[Collection entries]
+++

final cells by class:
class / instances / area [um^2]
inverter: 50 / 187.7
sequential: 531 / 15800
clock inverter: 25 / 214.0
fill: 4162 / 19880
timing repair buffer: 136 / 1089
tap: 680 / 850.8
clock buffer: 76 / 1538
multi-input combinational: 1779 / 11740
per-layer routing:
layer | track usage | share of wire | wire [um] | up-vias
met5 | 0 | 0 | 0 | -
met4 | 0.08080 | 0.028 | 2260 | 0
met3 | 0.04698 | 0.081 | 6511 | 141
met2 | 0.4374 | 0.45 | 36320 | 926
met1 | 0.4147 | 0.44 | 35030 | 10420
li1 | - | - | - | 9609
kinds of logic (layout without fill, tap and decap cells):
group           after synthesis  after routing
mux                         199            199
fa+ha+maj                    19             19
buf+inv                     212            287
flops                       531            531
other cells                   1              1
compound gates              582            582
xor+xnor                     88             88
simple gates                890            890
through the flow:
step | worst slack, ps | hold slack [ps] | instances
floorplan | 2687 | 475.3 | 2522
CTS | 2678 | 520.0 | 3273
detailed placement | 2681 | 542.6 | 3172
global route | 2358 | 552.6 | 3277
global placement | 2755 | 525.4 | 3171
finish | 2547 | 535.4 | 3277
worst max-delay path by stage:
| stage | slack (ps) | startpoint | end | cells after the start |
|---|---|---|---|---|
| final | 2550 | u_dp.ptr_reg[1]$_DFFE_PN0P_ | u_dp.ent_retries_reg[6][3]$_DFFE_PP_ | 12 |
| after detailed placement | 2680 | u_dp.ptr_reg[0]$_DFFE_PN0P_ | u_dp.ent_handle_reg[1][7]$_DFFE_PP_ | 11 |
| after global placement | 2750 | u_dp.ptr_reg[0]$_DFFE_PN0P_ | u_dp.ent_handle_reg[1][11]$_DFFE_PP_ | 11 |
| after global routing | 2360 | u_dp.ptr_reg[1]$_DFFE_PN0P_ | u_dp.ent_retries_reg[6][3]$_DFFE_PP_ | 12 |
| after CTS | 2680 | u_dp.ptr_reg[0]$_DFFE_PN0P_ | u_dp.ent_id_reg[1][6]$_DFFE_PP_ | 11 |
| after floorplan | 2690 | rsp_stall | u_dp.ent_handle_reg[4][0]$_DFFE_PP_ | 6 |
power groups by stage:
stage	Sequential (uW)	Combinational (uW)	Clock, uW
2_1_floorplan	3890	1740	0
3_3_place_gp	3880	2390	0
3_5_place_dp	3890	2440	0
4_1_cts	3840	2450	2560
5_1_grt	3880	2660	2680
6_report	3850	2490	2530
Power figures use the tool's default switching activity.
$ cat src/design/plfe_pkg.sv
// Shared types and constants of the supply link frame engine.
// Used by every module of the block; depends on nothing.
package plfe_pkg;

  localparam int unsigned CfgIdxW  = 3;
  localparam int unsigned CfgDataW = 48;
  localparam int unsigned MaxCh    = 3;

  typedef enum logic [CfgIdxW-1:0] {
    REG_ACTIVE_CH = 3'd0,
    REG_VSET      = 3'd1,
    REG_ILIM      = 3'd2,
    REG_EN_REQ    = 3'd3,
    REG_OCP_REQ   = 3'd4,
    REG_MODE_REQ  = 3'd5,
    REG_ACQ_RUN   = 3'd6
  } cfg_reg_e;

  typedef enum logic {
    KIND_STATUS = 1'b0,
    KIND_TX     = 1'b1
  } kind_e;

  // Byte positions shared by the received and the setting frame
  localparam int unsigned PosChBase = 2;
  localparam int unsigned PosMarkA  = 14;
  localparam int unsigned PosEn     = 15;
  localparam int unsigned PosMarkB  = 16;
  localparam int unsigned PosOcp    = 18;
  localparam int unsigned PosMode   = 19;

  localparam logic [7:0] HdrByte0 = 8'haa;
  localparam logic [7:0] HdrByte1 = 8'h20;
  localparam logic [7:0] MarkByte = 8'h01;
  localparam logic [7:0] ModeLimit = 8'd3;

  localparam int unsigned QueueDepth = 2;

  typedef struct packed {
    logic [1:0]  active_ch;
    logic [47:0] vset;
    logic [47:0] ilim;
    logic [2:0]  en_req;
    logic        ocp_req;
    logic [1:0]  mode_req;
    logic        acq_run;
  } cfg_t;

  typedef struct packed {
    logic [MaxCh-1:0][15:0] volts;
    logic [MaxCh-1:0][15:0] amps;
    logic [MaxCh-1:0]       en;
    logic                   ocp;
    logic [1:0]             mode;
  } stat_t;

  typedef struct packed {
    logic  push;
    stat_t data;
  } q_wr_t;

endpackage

+++

> _Activity_: Your answer should consist of every entry, repeated exactly.

> _Response_:
final cells by class:
class / instances / area [um^2]
inverter: 50 / 187.7
sequential: 531 / 15800
clock inverter: 25 / 214.0
fill: 4162 / 19880
timing repair buffer: 136 / 1089
tap: 680 / 850.8
clock buffer: 76 / 1538
multi-input combinational: 1779 / 11740
per-layer routing:
layer | track usage | share of wire | wire [um] | up-vias
met5 | 0 | 0 | 0 | -
met4 | 0.08080 | 0.028 | 2260 | 0
met3 | 0.04698 | 0.081 | 6511 | 141
met2 | 0.4374 | 0.45 | 36320 | 926
met1 | 0.4147 | 0.44 | 35030 | 10420
li1 | - | - | - | 9609
kinds of logic (layout without fill, tap and decap cells):
group           after synthesis  after routing
mux                         199            199
fa+ha+maj                    19             19
buf+inv                     212            287
flops                       531            531
other cells                   1              1
compound gates              582            582
xor+xnor                     88             88
simple gates                890            890
through the flow:
step | worst slack, ps | hold slack [ps] | instances
floorplan | 2687 | 475.3 | 2522
CTS | 2678 | 520.0 | 3273
detailed placement | 2681 | 542.6 | 3172
global route | 2358 | 552.6 | 3277
global placement | 2755 | 525.4 | 3171
finish | 2547 | 535.4 | 3277
worst max-delay path by stage:
| stage | slack (ps) | startpoint | end | cells after the start |
|---|---|---|---|---|
| final | 2550 | u_dp.ptr_reg[1]$_DFFE_PN0P_ | u_dp.ent_retries_reg[6][3]$_DFFE_PP_ | 12 |
| after detailed placement | 2680 | u_dp.ptr_reg[0]$_DFFE_PN0P_ | u_dp.ent_handle_reg[1][7]$_DFFE_PP_ | 11 |
| after global placement | 2750 | u_dp.ptr_reg[0]$_DFFE_PN0P_ | u_dp.ent_handle_reg[1][11]$_DFFE_PP_ | 11 |
| after global routing | 2360 | u_dp.ptr_reg[1]$_DFFE_PN0P_ | u_dp.ent_retries_reg[6][3]$_DFFE_PP_ | 12 |
| after CTS | 2680 | u_dp.ptr_reg[0]$_DFFE_PN0P_ | u_dp.ent_id_reg[1][6]$_DFFE_PP_ | 11 |
| after floorplan | 2690 | rsp_stall | u_dp.ent_handle_reg[4][0]$_DFFE_PP_ | 6 |
power groups by stage:
stage	Sequential (uW)	Combinational (uW)	Clock, uW
2_1_floorplan	3890	1740	0
3_3_place_gp	3880	2390	0
3_5_place_dp	3890	2440	0
4_1_cts	3840	2450	2560
5_1_grt	3880	2660	2680
6_report	3850	2490	2530
Power figures use the tool's default switching activity.
$ cat src/design/plfe_pkg.sv
// Shared types and constants of the supply link frame engine.
// Used by every module of the block; depends on nothing.
package plfe_pkg;

  localparam int unsigned CfgIdxW  = 3;
  localparam int unsigned CfgDataW = 48;
  localparam int unsigned MaxCh    = 3;

  typedef enum logic [CfgIdxW-1:0] {
    REG_ACTIVE_CH = 3'd0,
    REG_VSET      = 3'd1,
    REG_ILIM      = 3'd2,
    REG_EN_REQ    = 3'd3,
    REG_OCP_REQ   = 3'd4,
    REG_MODE_REQ  = 3'd5,
    REG_ACQ_RUN   = 3'd6
  } cfg_reg_e;

  typedef enum logic {
    KIND_STATUS = 1'b0,
    KIND_TX     = 1'b1
  } kind_e;

  // Byte positions shared by the received and the setting frame
  localparam int unsigned PosChBase = 2;
  localparam int unsigned PosMarkA  = 14;
  localparam int unsigned PosEn     = 15;
  localparam int unsigned PosMarkB  = 16;
  localparam int unsigned PosOcp    = 18;
  localparam int unsigned PosMode   = 19;

  localparam logic [7:0] HdrByte0 = 8'haa;
  localparam logic [7:0] HdrByte1 = 8'h20;
  localparam logic [7:0] MarkByte = 8'h01;
  localparam logic [7:0] ModeLimit = 8'd3;

  localparam int unsigned QueueDepth = 2;

  typedef struct packed {
    logic [1:0]  active_ch;
    logic [47:0] vset;
    logic [47:0] ilim;
    logic [2:0]  en_req;
    logic        ocp_req;
    logic [1:0]  mode_req;
    logic        acq_run;
  } cfg_t;

  typedef struct packed {
    logic [MaxCh-1:0][15:0] volts;
    logic [MaxCh-1:0][15:0] amps;
    logic [MaxCh-1:0]       en;
    logic                   ocp;
    logic [1:0]             mode;
  } stat_t;

  typedef struct packed {
    logic  push;
    stat_t data;
  } q_wr_t;

endpackage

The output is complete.